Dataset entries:
## config.mk

```make
export PLATFORM = sky130hd
export DESIGN_NAME = multi_channel_accum_flat
export DESIGN_NICKNAME = d
export VERILOG_FILES = /design/src/rtl/multi_channel_accum_if.sv /design/src/rtl/multi_channel_accum.sv /design/src/flat_wrapper.sv
export SDC_FILE = /design/constraint.sdc
export NUM_CORES = 1
export LEC_CHECK = 0
export ABC_AREA = 0
export CAP_MARGIN = 20
export CORE_UTILIZATION = 40
export CTS_BUF_LIST = sky130_fd_sc_hd__clkbuf_4 sky130_fd_sc_hd__clkbuf_8 sky130_fd_sc_hd__clkbuf_16
export DETAILED_ROUTE_END_ITERATION = 12
export GPL_TIMING_DRIVEN = 0
export HOLD_SLACK_MARGIN = 0.1
export PLACE_DENSITY_LB_ADDON = 0.05
export SETUP_SLACK_MARGIN = 0.5
export SYNTH_ARGS = -nofsm -noshare
export SYNTH_HDL_FRONTEND = slang
export SYNTH_SLANG_ARGS = --single-unit
```

## constraint.sdc

```tcl
create_clock -name clock -period 4.53 [get_ports clock]
set_input_delay 0.906 -clock clock [delete_from_list [all_inputs] [get_ports clock]]
set_output_delay 0.906 -clock clock [all_outputs]
set_load 0.01 [all_outputs]
```

## src/rtl/multi_channel_accum_if.sv

```systemverilog
// Stream bundle for multi_channel_accum: sample input stream and dump output stream.
interface multi_channel_accum_if #(
  parameter int WIDTH    = 32,
  parameter int CHANNELS = 4
);
  localparam int CH_BITS = $clog2(CHANNELS);

  logic               in_valid;
  logic               in_ready;
  logic [CH_BITS-1:0] in_channel;
  logic [WIDTH-1:0]   in_data;
  logic               in_clear;
  logic               out_valid;
  logic               out_ready;
  logic [CH_BITS-1:0] out_channel;
  logic [WIDTH-1:0]   out_data;
  logic               out_ovf;

  modport master (
    output in_valid, in_channel, in_data, in_clear, out_ready,
    input  in_ready, out_valid, out_channel, out_data, out_ovf
  );

  modport slave (
    input  in_valid, in_channel, in_data, in_clear, out_ready,
    output in_ready, out_valid, out_channel, out_data, out_ovf
  );
endinterface

```

## src/rtl/multi_channel_accum.sv

```systemverilog
// CHANNELS independent WIDTH-bit accumulators with sticky overflow flags and a
// dump engine that streams and clears every channel in order.
// Optional: define MULTI_CHANNEL_ACCUM_SAT_EN to saturate instead of wrap.
module multi_channel_accum #(
  parameter int WIDTH    = 32,
  parameter int CHANNELS = 4
) (
  input  logic                  clock,
  input  logic                  reset,
  multi_channel_accum_if.slave  bus,
  input  logic                  dump_req,
  output logic                  busy,
  output logic                  ovf_any
);
  localparam int CH_BITS = $clog2(CHANNELS);

  typedef enum logic [1:0] {IDLE, LOAD, SEND} state_t;

  state_t             state, state_next;
  logic [WIDTH-1:0]   acc [CHANNELS];
  logic [CHANNELS-1:0] ovf, ovf_next;
  logic [CH_BITS-1:0] idx;
  logic [CH_BITS-1:0] sel;
  logic               accept, in_range, carry, beat_done, last_ch;
  logic [WIDTH:0]     sum;
  logic [WIDTH-1:0]   acc_new;
  logic               out_valid_r, out_ovf_r;
  logic [CH_BITS-1:0] out_channel_r;
  logic [WIDTH-1:0]   out_data_r;

  assign bus.in_ready    = (state == IDLE);
  assign bus.out_valid   = out_valid_r;
  assign bus.out_channel = out_channel_r;
  assign bus.out_data    = out_data_r;
  assign bus.out_ovf     = out_ovf_r;
  assign busy            = (state != IDLE);

  // Sample datapath: range check, WIDTH+1-bit add, wrap or saturate.
  always_comb begin
    accept    = bus.in_valid && (state == IDLE);
    in_range  = ({1'b0, bus.in_channel} < (CH_BITS + 1)'(CHANNELS));
    sel       = in_range ? bus.in_channel : '0;
    sum       = {1'b0, acc[sel]} + {1'b0, bus.in_data};
    carry     = !bus.in_clear && sum[WIDTH];
    if (bus.in_clear) begin
      acc_new = bus.in_data;
    end else begin
`ifdef MULTI_CHANNEL_ACCUM_SAT_EN
      acc_new = sum[WIDTH] ? '1 : sum[WIDTH-1:0];
`else
      acc_new = sum[WIDTH-1:0];
`endif
    end
    beat_done = (state == SEND) && out_valid_r && bus.out_ready;
    last_ch   = (idx == CH_BITS'(CHANNELS - 1));
  end

  // Overflow flags after this edge: set on carry, cleared when the channel is dumped.
  always_comb begin
    ovf_next = ovf;
    if (accept && in_range && carry) ovf_next[sel] = 1'b1;
    if (beat_done)                   ovf_next[idx] = 1'b0;
  end

  // Dump FSM next-state logic.
  always_comb begin
    state_next = state;
    case (state)
      IDLE:    if (dump_req) state_next = LOAD;
      LOAD:    state_next = SEND;
      SEND:    if (beat_done) state_next = last_ch ? IDLE : LOAD;
      default: state_next = IDLE;
    endcase
  end

  // Dump FSM state register.
  always_ff @(posedge clock) begin
    if (reset) state <= IDLE;
    else       state <= state_next;
  end

  // Accumulators, flags, channel index and registered dump beat.
  always_ff @(posedge clock) begin
    if (reset) begin
      for (int unsigned i = 0; i < CHANNELS; i++) acc[i] <= '0;
      ovf           <= '0;
      ovf_any       <= 1'b0;
      idx           <= '0;
      out_valid_r   <= 1'b0;
      out_channel_r <= '0;
      out_data_r    <= '0;
      out_ovf_r     <= 1'b0;
    end else begin
      ovf     <= ovf_next;
      ovf_any <= |ovf_next;
      case (state)
        IDLE: begin
          if (accept && in_range) acc[sel] <= acc_new;
          if (dump_req) idx <= '0;
        end
        LOAD: begin
          out_data_r    <= acc[idx];
          out_ovf_r     <= ovf[idx];
          out_channel_r <= idx;
          out_valid_r   <= 1'b1;
        end
        SEND: begin
          if (beat_done) begin
            acc[idx]    <= '0;
            out_valid_r <= 1'b0;
            if (!last_ch) idx <= idx + 1'b1;
          end
        end
        default: ;
      endcase
    end
  end
endmodule

```

## src/flat_wrapper.sv

```systemverilog
// flat-port wrapper written by rule: the top's interface ports become plain ports
module multi_channel_accum_flat 
#(
  parameter int WIDTH    = 32,
  parameter int CHANNELS = 4
)
  (clock, reset, dump_req, busy, ovf_any, bus_in_valid, bus_in_channel, bus_in_data, bus_in_clear, bus_out_ready, bus_in_ready, bus_out_valid, bus_out_channel, bus_out_data, bus_out_ovf);
  multi_channel_accum_if #(.WIDTH(WIDTH), .CHANNELS(CHANNELS)) bus_i ();
  input  logic clock;
  input  logic reset;
  input  logic dump_req;
  output logic busy;
  output logic ovf_any;
  input wire logic [$bits(bus_i.in_valid)-1:0] bus_in_valid;
  input wire logic [$bits(bus_i.in_channel)-1:0] bus_in_channel;
  input wire logic [$bits(bus_i.in_data)-1:0] bus_in_data;
  input wire logic [$bits(bus_i.in_clear)-1:0] bus_in_clear;
  input wire logic [$bits(bus_i.out_ready)-1:0] bus_out_ready;
  output wire logic [$bits(bus_i.in_ready)-1:0] bus_in_ready;
  output wire logic [$bits(bus_i.out_valid)-1:0] bus_out_valid;
  output wire logic [$bits(bus_i.out_channel)-1:0] bus_out_channel;
  output wire logic [$bits(bus_i.out_data)-1:0] bus_out_data;
  output wire logic [$bits(bus_i.out_ovf)-1:0] bus_out_ovf;
  assign bus_i.in_valid = bus_in_valid;
  assign bus_i.in_channel = bus_in_channel;
  assign bus_i.in_data = bus_in_data;
  assign bus_i.in_clear = bus_in_clear;
  assign bus_i.out_ready = bus_out_ready;
  assign bus_in_ready = bus_i.in_ready;
  assign bus_out_valid = bus_i.out_valid;
  assign bus_out_channel = bus_i.out_channel;
  assign bus_out_data = bus_i.out_data;
  assign bus_out_ovf = bus_i.out_ovf;
  multi_channel_accum #(.WIDTH(WIDTH), .CHANNELS(CHANNELS)) u_core (.clock(clock), .reset(reset), .bus(bus_i), .dump_req(dump_req), .busy(busy), .ovf_any(ovf_any));
endmodule
```

Word level (Yosys, flattened, before mapping)

Memories as Yosys holds them, arrays and structs flattened. A register that Yosys moved wholly into a read port is not among the register bits.
Index checks and enable logic that the tools add are counted.

RAM bits: 128
Register bits: 13
Output and inout port bits: 39
Input bits: 40
Word-level logic and storage cells: 76
Memories: 1

Reduce and logical (&&, ||, !) cells: 18
Equality and inequality tests: 6
Bitwise operators: 3
Add/sub/neg operators: 2
Mux-type cells: 35
$lt $le $gt $ge: 4

Memories:

| memory     | words | bits a word | read ports | clocked after Yosys merged registers in | write ports | line                      | text |
|---|---|---|---|---|---|---|---|
| u_core.acc | 4     | 32          | 2          | 1                                       | 4           | multi_channel_accum.sv:20 | `logic [WIDTH-1:0] acc [CHANNELS];` |

Operators by type and width:

| cell                                                | number |
|---|---|
| two-way mux 32 bit                                  | 3 |
| OR reduction 32 bit                                 | 2 |
| adder 32 x 32 -> 33 bit                             | 1 |
| two-way mux 1 bit                                   | 17 |
| two-way mux 2 bit                                   | 7 |
| two-way mux 4 bit                                   | 2 |
| logical AND 1 bit                                   | 7 |
| < comparator 2 x 3 -> 1 bit, second input constant  | 2 |
| one-hot mux 2 bit (3 select lines)                  | 1 |
| nonzero test 2 bit                                  | 3 |
| bitwise AND 4 bit                                   | 1 |
| demux 1 bit (select 2 bit)                          | 2 |
| equality test 2 bit, second input constant          | 2 |
| >= comparator 2 x 1 -> 1 bit, second input constant | 2 |
| != test 2 bit, second input constant                | 2 |
| NOT 4 bit                                           | 1 |
| bitwise OR 4 bit                                    | 1 |
| one-hot mux 2 bit (2 select lines)                  | 1 |
| AND reduction 2 bit                                 | 2 |
| AND reduction 4 bit                                 | 1 |
| OR reduction 4 bit                                  | 1 |
| adder 2 x 1 -> 2 bit, second input constant         | 1 |
| binary-select mux 1 bit (select 2 bit)              | 1 |
| equality test 2 x 1 -> 1 bit, second input constant | 1 |
| other kinds (4)                                     | 4 |

Depth between registers and ports, before layout

Depth in word-level cells: 9
Mapped depth: 14
Gate-level depth less buffers: 13

Least setup slack after synthesis

No wires, ideal clock.

Kind: input port to flip-flop
Start point: in bus_in_channel[0]
End point: mem u_core.acc[0][30] (data pin)
Stages on the path: 14
Data required time: 4,266 ps
Arrival: 4,398 ps
Buffers on the path: 3
Setup slack: -132 ps
Setup time: 264 ps
Cells stage by stage: clkbuf_1 buf_1 mux4_2 ha_1 buf_2 and3_1 nand3_2 a21oi_4 nor4_2 o311a_4 o41ai_2 xor2_1 mux2i_1 nor2_1

RTL lines:

| element     | line                      | text |
|---|---|---|
| from (decl) | flat_wrapper.sv:15        | `input wire logic [$bits(bus_i.in_channel)-1:0] bus_in_channel;` |
| to (decl)   | multi_channel_accum.sv:20 |  |

==> metrics.csv <==
metric;value;unit
fmax;0.254;GHz
largest net degree at the start of global routing;22;
Layout Nets;1091;
RSZ-0062 raised after global routing;true;
setup ws final;0.600;ns
starting density of the core;40.7;%
Syn Inst Count;912;
worst hold path class;flip-flop to flip-flop;
main combinational cell family by area after synthesis;multiplexers;
worst-margin pin slew;0.993;ns
clock-pin slew on the worst setup and hold paths;0.07;ns
syn avg cell area;10.8;µm²
Min Hold Slack;0.454;ns
CP endpoint kind;flip-flop;
initial antenna violation count;0;
PwrDens;347;nW/µm²
routed wire length per instance;21.0;µm
worst path arrival time;4.09;ns
post-synthesis xor/xnor area fraction;2.13;%
Leakage;4.36;nW
clk_lat worst skew;0.44;ns
Root Buffer;clkbuf_16;
CP max FO;10;
Req. time, crit path;4.69;ns
Slew Viols, Final;0;
PortBufs;74;
EDFF count, synth;128;
top_reg_cell synth;edfxtp_1;
share of cells above drive strength 1;15.0;%
GPL Wtd Cong;0.843;
synthesized area;9870;µm²
critical-path cell list;buf_6 > buf_12 > mux4_2 > ha_1 > a21oi_1 > o21a_1 > o21ai_1 > o211ai_1 > a211oi_2 > o31a_1 > or3_1 > a31oi_2 > nor2_1;
worst reg-to-reg setup slack;0.99;ns
total congestion overflow;0;
DRC;0;
top post-synthesis cells by count;144 x nor2_1, 137 x nand2_1, 128 x edfxtp_1, 76 x a21oi_1, 65 x mux4_2;
highest-delay cell along the critical path;mux4_2;
area share of and/or/nand/nor cells after synthesis;15.1;%
Tot Pwr;4.09;mW
number of max-cap violations;0;
H-tree depth;4;
global-route wire length before repair;43.4;mm
clock buffer depth;2;
top cell type's share of synthesized area;38.9;%
worst stage delay on the critical path;0.52;ns
post-synthesis adder-cell area fraction;4.77;%
cell row count;57;
Tmin final;3.93;ns
share of the yosys chip area belonging to registers;48.1;%
setup TNS;0;ns
Synth Area in Compound Gates;10.8;%
Total Routing Usage GR;23.1;%
clock sink total;173;
IO Pins;79;
Layout area overhead;19.5;%
Final Hold Viols;0;
vias;7411;
Die Y;159;µm
vias per inst;5.49;
FF+latch count, synth;173;
Initial DRT Pass Iterations;7;
DP Worst Slack;-0.347;ns
diode count;0;
Final period util;86.8;%
number of global-route vias before repair;7290;
Synthesized Nets;989;
run status;completed;
critical path class;input port to flip-flop;
relative slew slack;33.8;%
area of the die;25300;µm²
mux cell area share after synthesis;15.6;%
Die Wd;159;µm
asr flop ratio synth;0;%
Worst VDD drop;200;µV
synth top area cells;edfxtp_1 39%, mux4_2 15%, dfxtp_1 9.1%, nor2_1 5.5%, nand2_1 5.2%;
CP Launch Type;input port;
Clock Skew;0.0123;ns
core footprint;24200;µm²
dpl hpwl;20.5;mm
Num CTS Buffers;17;
WL final;28.4;mm
Routed Antenna Nets;0;
hold_buf cts;0;
most frequent cell after synthesis;nor2_1;
final setup violation count;0;
post-synth top area cell;edfxtp_1;
CTS tree;yes;
Yosys warning count;0;
1st-iter DRT viols;626;
library cells used by synthesis;64;
==> path summary, 6_finish.rpt <==
path / startpoint / depth (start not counted) / end
hold / removal: u_core.bus.out_channel[0] / 2 / u_core.bus.out_channel[0]
setup reg to reg: u_core.acc[2][0] / 13 / u_core.acc[0][22]
hold reg to reg: u_core.bus.out_channel[0] / 2 / u_core.bus.out_channel[0]
setup / recovery: bus_in_channel[0] / 13 / u_core.acc[0][23]
==> area by class of cell <==
cell class	count	area (µm²)
plain buffers	52	255
multi-input cells	647	4830
well taps	324	405
inverters	40	150
clock inverters	12	106
repair buffers	83	858
flip-flops and latches	173	4740
clock buffers	20	454
fillers	2312	12400
==> routing by layer <==
| metal | global-route usage (%) | vias up | share of wire, % | wire length [µm] |
|---|---|---|---|---|
| met1 | 32.7 | 3680 | 48 | 13500 |
| met4 | 5.07 | 0 | 1.1 | 314 |
| met3 | 3.57 | 23 | 4.6 | 1320 |
| li1 | - | 3521 | - | - |
| met2 | 37.5 | 187 | 47 | 13200 |
| met5 | 0 | - | 0 | 0 |
==> stage by stage <==
stage	instances	util [%]	instance area, µm²
after floorplan	912	-	9900
after global routing	1351	48.7	11800
after CTS	1349	48.4	11700
final	1351	48.7	11800
after detailed placement	1314	46.0	11100
after global placement	1310	45.6	11100
==> kinds of logic after synthesis <==
logic type | Yosys count
and+or+nand+nor | 348
DFF | 173
AOI/OAI and AO/OA | 166
buffers and inverters | 92
muxes | 72
adders and majority gates | 37
xor gates and xnor gates | 24
==> layout by cell type (no fill, tap or decap), types with 4 or more instances in the layout <==
cell type	count
nor2_1	142
ha_1	36
xor2_1	7
buf_4	7
nor3_1	11
clkdlybuf4s50_1	74
nand2b_1	5
nand3_1	8
nand4_1	7
buf_2	5
o31ai_1	4
a21o_1	10
clkbuf_1	33
a21oi_2	4
nor2b_1	4
inv_1	38
dfxtp_1	45
buf_12	5
and3_1	4
clkbuf_16	17
o21ai_1	9
xnor2_1	17
or2_2	4
o211ai_1	4
a21oi_1	76
o21bai_1	5
o21a_1	4
nand2_1	137
clkinv_4	4
edfxtp_1	128
o31a_1	4
buf_1	5
o21ai_0	23
mux4_2	65
and2_1	5
==> worst max-delay path: cells and delay by family <==
| kind | cells | cell delay [ns] |
|---|---|---|
| adder cells (fa/ha/maj) | 1 | 0.37 |
| AND/OR/NAND/NOR | 2 | 0.41 |
| multiplexers | 1 | 0.52 |
| AO/OA/AOI/OAI | 7 | 1.53 |
| buffers and inverters | 2 | 0.34 |
==> power breakdown <==
part	total, mW	switching [mW]	internal, mW	leakage, nW
combinational	0.834	0.488	0.346	2.39
clock	1.42	0.682	0.743	0.268
sequential	1.83	0.0386	1.80	1.70
==> flip-flops by register name, summed over array words and instances, names as in the netlist <==
name,flops
u_core.bus.out_valid,1
u_core.state,2
u_core.bus.out_ovf,1
u_core.bus.out_data,32
u_core.bus.out_channel,2
u_core.ovf,4
u_core.idx,2
u_core.ovf_any,1
u_core.acc,128
==> repair_timing <==
action / 4_1_cts / 5_1_grt
setup endpoints to repair: 56 / 46
gates resized for setup: 5 / 15
setup buffers: 3 / 2
pin swaps: 1 / 1
No activity file was read; power rests on OpenSTA's default activity.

What you should do
Using the entries above, give back exactly the line containing "area share of", the line containing "path / startpoint", and every line between them, and nothing else.

Task response
area share of and/or/nand/nor cells after synthesis;15.1;%
Tot Pwr;4.09;mW
number of max-cap violations;0;
H-tree depth;4;
global-route wire length before repair;43.4;mm
clock buffer depth;2;
top cell type's share of synthesized area;38.9;%
worst stage delay on the critical path;0.52;ns
post-synthesis adder-cell area fraction;4.77;%
cell row count;57;
Tmin final;3.93;ns
share of the yosys chip area belonging to registers;48.1;%
setup TNS;0;ns
Synth Area in Compound Gates;10.8;%
Total Routing Usage GR;23.1;%
clock sink total;173;
IO Pins;79;
Layout area overhead;19.5;%
Final Hold Viols;0;
vias;7411;
Die Y;159;µm
vias per inst;5.49;
FF+latch count, synth;173;
Initial DRT Pass Iterations;7;
DP Worst Slack;-0.347;ns
diode count;0;
Final period util;86.8;%
number of global-route vias before repair;7290;
Synthesized Nets;989;
run status;completed;
critical path class;input port to flip-flop;
relative slew slack;33.8;%
area of the die;25300;µm²
mux cell area share after synthesis;15.6;%
Die Wd;159;µm
asr flop ratio synth;0;%
Worst VDD drop;200;µV
synth top area cells;edfxtp_1 39%, mux4_2 15%, dfxtp_1 9.1%, nor2_1 5.5%, nand2_1 5.2%;
CP Launch Type;input port;
Clock Skew;0.0123;ns
core footprint;24200;µm²
dpl hpwl;20.5;mm
Num CTS Buffers;17;
WL final;28.4;mm
Routed Antenna Nets;0;
hold_buf cts;0;
most frequent cell after synthesis;nor2_1;
final setup violation count;0;
post-synth top area cell;edfxtp_1;
CTS tree;yes;
Yosys warning count;0;
1st-iter DRT viols;626;
library cells used by synthesis;64;
==> path summary, 6_finish.rpt <==
path / startpoint / depth (start not counted) / end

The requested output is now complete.